Are You Bored To Death With Your Own Pandemic Cooking? Six Ideas To Help.
By Erica and Karen
Are you cooking for several people these days--a partner, a couple of adult children, maybe others? Each of whom has strong views about what they want to eat?
Or are you instead cooking only for yourself, in which case you have different issues—loneliness for one.
Either way you might need ideas.
What food must you have in the house? If you are alone, it’s easy. If not, it’s not. Maybe you have not had chocolate milk in the refrigerator for a really long time. Now, you need it. And you need impossible meat. And tofu. And steak. You may or may not yourself eat or drink any of these things, but never mind.
What do you cook—for carnivores who think green things can kill you, pescatarians who think most fish is off limits, and almost-omnivores who eschew carbs? And even if your main customer is you, how do you keep yourself entertained after months and months of your own cooking?
First, you need resources to stimulate the mind. We use the New York Times Cooking app, and recently discovered ckbk, an app containing many of the best cookbooks ever. If, for example, like us you remember fondly the Silver Palate cookbook, one of the seminal influences of our early cooking lives, but the cookbook didn’t survive the last move, and you really want to make the lobster and tarragon pasta you last made for a fancy dinner party thirty years ago, and you can’t quite remember the recipe--ckbk has it. And lots more.
Then you need a plan. For family meals, we have learned to make recipes that are progressive. That is--no one will object too much to the initial stage, and additions can be made to satisfy individual requirements--so you don't have to cook several separate meals every day.
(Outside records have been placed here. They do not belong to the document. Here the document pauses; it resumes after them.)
[config.mk]
export PLATFORM = sky130hd
export DESIGN_NAME = iih_queue
export DESIGN_NICKNAME = d
export VERILOG_FILES = /design/src/rtl/iih_pkg.sv /design/src/rtl/iih_queue.sv
export SDC_FILE = /design/constraint.sdc
export NUM_CORES = 1
export LEC_CHECK = 0
export BUFFER_PORTS_ARGS = -buffer_cell sky130_fd_sc_hd__buf_2
export CAP_MARGIN = 40
export CORE_ASPECT_RATIO = 0.75
export CORE_MARGIN = 4
export CORE_UTILIZATION = 55
export CTS_BUF_LIST = sky130_fd_sc_hd__clkbuf_8
export CTS_CLUSTER_SIZE = 14
export DETAILED_ROUTE_END_ITERATION = 8
export GPL_TIMING_DRIVEN = 0
export PLACE_DENSITY_LB_ADDON = 0.2
export SKIP_CTS_REPAIR_TIMING = 1
export SLEW_MARGIN = 20
export SYNTH_ARGS = -nofsm -noshare
export SYNTH_HDL_FRONTEND = slang
export SYNTH_SLANG_ARGS = --single-unit
export TNS_END_PERCENT = 30
[constraint.sdc]
create_clock -name clk -period 2.6 [get_ports clk]
set_input_delay 0.13 -clock clk [delete_from_list [all_inputs] [get_ports clk]]
set_output_delay 0.13 -clock clk [all_outputs]
set_load 0.005 [all_outputs]
[src/rtl/iih_pkg.sv]
// Shared types and constants for the intensity histogram core.
// No dependencies; every other file but the macro header uses it by scoped names.
`timescale 1ns / 1ps

package iih_pkg;

	// Field widths
	localparam int PIX_W      = 17;
	localparam int IDX_W      = 8;
	localparam int N_W        = 9;
	localparam int WID_W      = 9;
	localparam int RCP_W      = 17;
	localparam int VAL_W      = 8;
	localparam int TOTAL_W    = 21;
	localparam int LOW_W      = 16;
	localparam int HIGH_W     = 17;
	localparam int CFG_IDX_W  = 2;
	localparam int CFG_DATA_W = 9;

	// Opcodes; the fourth code is ignored
	localparam logic [1:0] OP_CLEAR = 2'd0;
	localparam logic [1:0] OP_ADD   = 2'd1;
	localparam logic [1:0] OP_READ  = 2'd2;

	// Configuration register indexes
	localparam logic [CFG_IDX_W-1:0] REG_BIN_COUNT    = 2'd0;
	localparam logic [CFG_IDX_W-1:0] REG_PIXEL_FORMAT = 2'd1;

	localparam logic [VAL_W-1:0] VAL_MAX = 8'hFF;

	// Configuration as seen by the front end
	typedef struct packed {
		logic [N_W-1:0]   n;
		logic [WID_W-1:0] w;
		logic [RCP_W-1:0] rcp;
		logic             fmt;
		logic             busy;
	} cfg_t;

	// Classified word passed from front end to back end
	typedef struct packed {
		logic [1:0]        op;
		logic [IDX_W-1:0]  addr;
		logic              bad;
		logic [LOW_W-1:0]  lo;
		logic [HIGH_W-1:0] hi;
	} entry_t;

endpackage

[src/rtl/iih_queue.sv]
// Short FIFO of classified words between front end and back end.
// Depends on iih_pkg for the word type.
`timescale 1ns / 1ps

module iih_queue (
	input  logic            clk,
	input  logic            arst_n,
	input  logic            wr_en,
	input  iih_pkg::entry_t wr_data,
	input  logic            rd_en,
	output iih_pkg::entry_t rd_data,
	output logic            full,
	output logic            empty
);

	localparam int DEPTH = 4;
	localparam int PTR_W = $clog2(DEPTH);

	iih_pkg::entry_t     slot_q [DEPTH];
	logic [PTR_W-1:0]    wr_ptr_q;
	logic [PTR_W-1:0]    rd_ptr_q;
	logic [PTR_W:0]      cnt_q;
	logic                do_wr;
	logic                do_rd;

	assign full    = (cnt_q == (PTR_W + 1)'(DEPTH));
	assign empty   = (cnt_q == '0);
	assign do_wr   = wr_en && !full;
	assign do_rd   = rd_en && !empty;
	assign rd_data = slot_q[rd_ptr_q];

	// Advance pointers and occupancy
	always_ff @(posedge clk or negedge arst_n) begin
		if (!arst_n) begin
			wr_ptr_q <= '0;
			rd_ptr_q <= '0;
			cnt_q    <= '0;
		end else begin
			if (do_wr) begin
				wr_ptr_q <= wr_ptr_q + PTR_W'(1);
			end
			if (do_rd) begin
				rd_ptr_q <= rd_ptr_q + PTR_W'(1);
			end
			if (do_wr && !do_rd) begin
				cnt_q <= cnt_q + (PTR_W + 1)'(1);
			end else if (do_rd && !do_wr) begin
				cnt_q <= cnt_q - (PTR_W + 1)'(1);
			end
		end
	end

	// Store incoming word
	always_ff @(posedge clk) begin
		if (do_wr) begin
			slot_q[wr_ptr_q] <= wr_data;
		end
	end

endmodule

=== Word-level counts from Yosys, hierarchy flattened ===
Memory sizes are Yosys's and may differ from the RTL's.
Index checks and enable logic that the tools add are counted.

* Bits in registers: 7
* Output and inout port bits: 46
* Bits of input ports: 48
* RAM bits: 176
* Memories kept: 1

{| class="wikitable"
|+ Memories
! memory !! words !! width !! rd ports !! clocked after memory_dff !! write ports !! RTL line !! RTL
|-
| slot_q || 4 || 44 || 1 || 0 || 1 || iih_queue.sv:19 || <nowiki>iih_pkg::entry_t slot_q [DEPTH];</nowiki>
|}

* $add $sub $neg: 4
* Reduce and logical (&&, ||, !) cells: 10
* Equal/unequal tests: 1
* Multiplexer cells: 4

{| class="wikitable"
|+ Operators by type and width
! operator !! number
|-
| two-way mux 3 bit || 2
|-
| adder 2 x 1 -> 2 bit (second input constant) || 2
|-
| logical AND 1 bit || 4
|-
| logical NOT 1 bit || 4
|-
| adder 3 x 1 -> 3 bit (second input constant) || 1
|-
| equality test 3 bit (second input constant) || 1
|-
| logical NOT 3 bit || 1
|-
| subtractor 3 x 1 -> 3 bit (second input constant) || 1
|-
| two-way mux 1 bit || 2
|-
| nonzero test 2 bit || 1
|}

=== Depth between registers and ports, before layout ===
Gate-level depths: netlist of run 1.

* Depth after elaboration: 7
* Depth in mapped cells: 9
* Mapped depth without buffers: 8

=== Worst setup path before layout of run 1 ===
Ideal clock, no wire load.

* Path type: register to register
* From: register cnt_q[2]
* To: memory slot_q[0][0] (netlist name) (enable)
* Setup slack: 0.314 ns
* Data required time: 2.194 ns
* Cell stages (with the launch flop): 5
* Arrival time: 1.880 ns
* Setup time: 0.406 ns
* Buffers on the path: 1
* Path through: dfrtp_1 -> nor3b_2 -> nor2b_1 -> buf_2 -> and2_1

* Cells in the longest elaborated chain, start to end: 5

{| class="wikitable"
|+ RTL lines
! item !! RTL line !! RTL
|-
| from (decl) || iih_queue.sv:22 || <nowiki>logic [PTR_W:0] cnt_q;</nowiki>
|-
| from (signal assigned) || iih_queue.sv:46 || <nowiki>cnt_q <= cnt_q + (PTR_W + 1)'(1);</nowiki>
|-
| from (signal assigned) || iih_queue.sv:48 || <nowiki>cnt_q <= cnt_q - (PTR_W + 1)'(1);</nowiki>
|-
| equality test 3 bit || iih_queue.sv:26 || <nowiki>assign full = (cnt_q == (PTR_W + 1)'(DEPTH));</nowiki>
|-
| named net full || iih_queue.sv:12 || <nowiki>output logic full,</nowiki>
|-
| logical NOT 1 bit || iih_queue.sv:28 || <nowiki>assign do_wr = wr_en && !full;</nowiki>
|-
| logical AND 1 bit || iih_queue.sv:28 ||
|-
| named net do_wr || iih_queue.sv:23 || <nowiki>logic do_wr;</nowiki>
|-
| two-way mux 1 bit || iih_queue.sv:55 || <nowiki>if (do_wr) begin</nowiki>
|-
| two-way mux 1 bit (not written as such) || iih_queue.sv:56 || <nowiki>slot_q[wr_ptr_q] <= wr_data;</nowiki>
|-
| to (decl) || iih_queue.sv:19 ||
|}

The timed path passes the listed nets, and every way through them passes these cells.

=== Worst setup path after layout of run 1 ===
* From: register cnt_q[0]
* To: register cnt_q[2]

* Cells in the longest elaborated chain, start to end: 6
* Elaborated cells on any way between the ends: 15
* Classes of those cells: add/sub: 2; eq/ne: 1; mux: 2; reduce/logical: 10

{| class="wikitable"
|+ RTL lines
! item
|-
| parallel branches: the longest is 6 deep, another holds subtractor 3 x 1 -> 3 bit
|}

Several ways; the timed one is not identified. The select of a mux whose other input is x is not followed.
A chain may end at the register's enable or synchronous reset.

==> results of run 1 <==
[final cells by class]
cell class | count | area [sq um]
sequential | 183 | 5460
inverter | 4 | 15.01
tap | 162 | 202.7
timing repair buffer | 139 | 925.9
clock inverter | 14 | 88.84
multi-input combinational | 68 | 1247
buffer | 11 | 121.4
clock buffer | 17 | 234.0
fill | 771 | 3573
[report_power, final]
| part | switching, W | leakage, nW | internal (W) |
|---|---|---|---|
| Combinational | 0.00127 | 1.06 | 0.00138 |
| Sequential | 0.000150 | 1.69 | 0.00391 |
| Clock | 0.000960 | 0.159 | 0.000643 |
| Total | 0.00238 | 2.92 | 0.00592 |
[per-stage QoR]
step	cells	area, sq um	hold WS [ns]
after global routing	598	8295	0.01428
after detailed placement	521	7512	-0.02254
after floorplan	266	6834	-0.1656
after global placement	521	7502	-0.02523
after CTS	552	7835	-0.5139
final	598	8295	0.03472
[registers in the layout (all words and copies together) (netlist names)]
signal / count
slot_q: 176
cnt_q: 3
rd_ptr_q: 2
wr_ptr_q: 2
[per-layer routing]
layer	vias up	track usage	wire length, microns
met5	-	0	0
met4	0	0.05612	150
met3	14	0.06100	754
met2	88	0.2630	5534
met1	1603	0.2237	5045
li1	1441	-	-
[logic make-up (layout without fill, tap and decap cells)]
logic type,count (synthesis),after routing
fa+ha+maj,6,6
flops,183,183
xor+xnor,6,6
buf+inv,15,185
simple gates,10,10
mux,46,46
[cells in the mapped netlist (all sizes together)]
cell	count
edfxtp	176
mux4	44
buf	11
dfrtp	7
ha	5
and2	4
inv	4
xnor2	4
mux2	2
xor2	2
fa	1
nand2	1
nand3	1
nor2	1
nor2b	1
nor3b	1
or3	1
[final timing paths]
kind	start	endpoint	slack (ns)	cells after the start
min	arst_n	rd_ptr_q[0]$_DFFE_PN0P_	0.03	2
max	cnt_q[0]$_DFFE_PN0P_	cnt_q[2]$_DFFE_PN0P_	0.50	8
min reg2reg	cnt_q[2]$_DFFE_PN0P_	cnt_q[2]$_DFFE_PN0P_	0.48	1
max in group asynchronous	arst_n	wr_ptr_q[0]$_DFFE_PN0P_	2.39	2
min in group clk	wr_en	wr_ptr_q[0]$_DFFE_PN0P_	0.17	4
max reg2reg	cnt_q[0]$_DFFE_PN0P_	cnt_q[2]$_DFFE_PN0P_	0.50	8
==> results.sh, run 1 <==
export IMPL_setup_worst_path_end_class="flop"
export IMPL_critPathKind="reg2reg"
export IMPL_min_period_over_period=0.8077
export IMPL_syn_avg_cell_area_sq_um=25.69
export IMPL_worst_slack_ns=0.5000
export IMPL_setup_violations=0
export IMPL_synth_top_area_share=0.7733
export IMPL_remaining_drc_errors=0
export IMPL_synthAdderAreaFrac=0.01208
export IMPL_hold_path_class="in2async"
export IMPL_synth_top_family_by_area="multiplexers"
export IMPL_yosysTopAreaCell="edfxtp_1"
export IMPL_crit_buf_inv=1
export IMPL_grt_usage=0.1685
export IMPL_fin_crit_ns=2.100
export IMPL_die_width_microns=136.7
export IMPL_area_delta_synth_final_pct=21.38
export IMPL_cts_sinks=183
export IMPL_cts_tree="yes"
export IMPL_drive_above_1_share=0.4014
export IMPL_worst_pin_slew_ns=0.6966
export IMPL_crit_chain="or3_1 -> nand2_1 -> ha_1 -> inv_1 -> fa_1 -> xor2_1 -> nor2_1 -> xor2_1"
export IMPL_power_leakage_nw=2.917
export IMPL_drtIter0Drc=157
export IMPL_port_buffers=93
export IMPL_wl_per_cell_microns=19.20
export IMPL_grt_pass1_wl_microns=17600
export IMPL_vias_per_cell=5.261
export IMPL_core_area_sq_um=11870
export IMPL_synth_compound_area_frac=0
export IMPL_setup_tns_ns=0
export IMPL_worst_path_most_repeated_cell="xor2_1"
export IMPL_power_w=0.008309
export IMPL_n_antenna_cell=0
export IMPL_die_y_microns=104.5
export IMPL_dp_slack_ns=0.5159
export IMPL_numCtsBuffers=17
export IMPL_irDropWorstVdd_mv=0.5962
export IMPL_cp_slowest_cell="dfrtp_1"
export IMPL_grt_max_degree=45
export IMPL_place_gp_congestion=0.6985
export IMPL_synthCells=266
export IMPL_die_area_sq_um=14290
export IMPL_synth_xor_area_share=0.007689
export IMPL_synthMuxAreaShare=0.1521
export IMPL_nNetsFinal=478
export IMPL_htreeDepth=4
export IMPL_critPathArrivalTime_ns=2.48
export IMPL_pwr_density_cell_nw_per_um2=1002
export IMPL_wl_microns=11480
export IMPL_worst_ep_required_time_ns=2.98
export IMPL_ys_warn_count=0
export IMPL_final_max_slew_violation_count=0
export IMPL_ys_seq_elements=183
export IMPL_place_detailed_hpwl_microns=6576
export IMPL_synthTopCellsByArea="edfxtp_1, mux4_2, dfrtp_1, mux4_1, buf_12"
export IMPL_clock_latency_ns=0.45
export IMPL_synth_simple_gate_area_frac=0.009154
export IMPL_fin_worst_skew_ns=0.01290
export IMPL_clk_pin_slew_ns=0.09
export IMPL_final_cell_mix="edfxtp_1, buf_2, dlygate4sd3_1"
export IMPL_clockBufferDepth=2
export IMPL_synth_seq_area_share=0.7990
export IMPL_grt_remaining_overflow=0
export IMPL_syn_area_sq_um=6834
export IMPL_num_rows=34
export IMPL_hold_viol_final=0
export IMPL_maxCapViolations=0
export IMPL_antenna_found_initial=0
export IMPL_syn_num_nets=320
export IMPL_slew_headroom=0.5356
export IMPL_status="finished clean"
export IMPL_synth_cell_types=21
export IMPL_start_kind="flop"
export IMPL_ioPinCount=94
export IMPL_grt_pass1_vias=3205
export IMPL_root_buffer="clkbuf_8"
export IMPL_mostFrequentLayoutCell="edfxtp_1"
export IMPL_crit_family="simple AND/OR/NAND/NOR gates"
export IMPL_firstDrtPassIters=4
export IMPL_ant_nets=0
export IMPL_crit_fanout=4
export IMPL_start_util=0.5758
export IMPL_rsz0062_at_grt="false"
export IMPL_utilization=0.6989
export IMPL_fmax_ghz=0.4762
export IMPL_critPathMaxStageDelay_ns=0.45
export IMPL_vias=3146
Note: power is estimated with default switching activity, not from simulation.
Everyone is happy with pizza—even the carb grumblers succumb. We don’t have pizza ovens, so we make pan pizza--sort of Chicago style. We use the King Arthur recipe and it comes out pretty well. The basic pizza--tomato sauce and mozzarella--is acceptable to all. Then, we add pepperoni to one side for the carnivores and something else--caramelized onion, thin sliced potatoes, broccoli rabe--to the other, for the vegetarians—i.e. the pescatarians that object to eating fish.
We make lasagna the same way--half and half—and use the same approach for pasta. Make the basic red sauce, then add meatballs as needed.
On hot summer days we like large salads, even for dinner. We start with greens from the farmer’s market, then pile on whatever we have that looks fun. Tomatoes, celery, hard boiled egg slices, diced cooked potatoes, olives, chives or scallions, cold vegetables, grated carrots, beans, cold rice, colorful peppers, shrimp, nuts. (The carnivores object unless there is something like cold steak to go with it. Then they pick out of the salad bits of whatever color they find acceptable.)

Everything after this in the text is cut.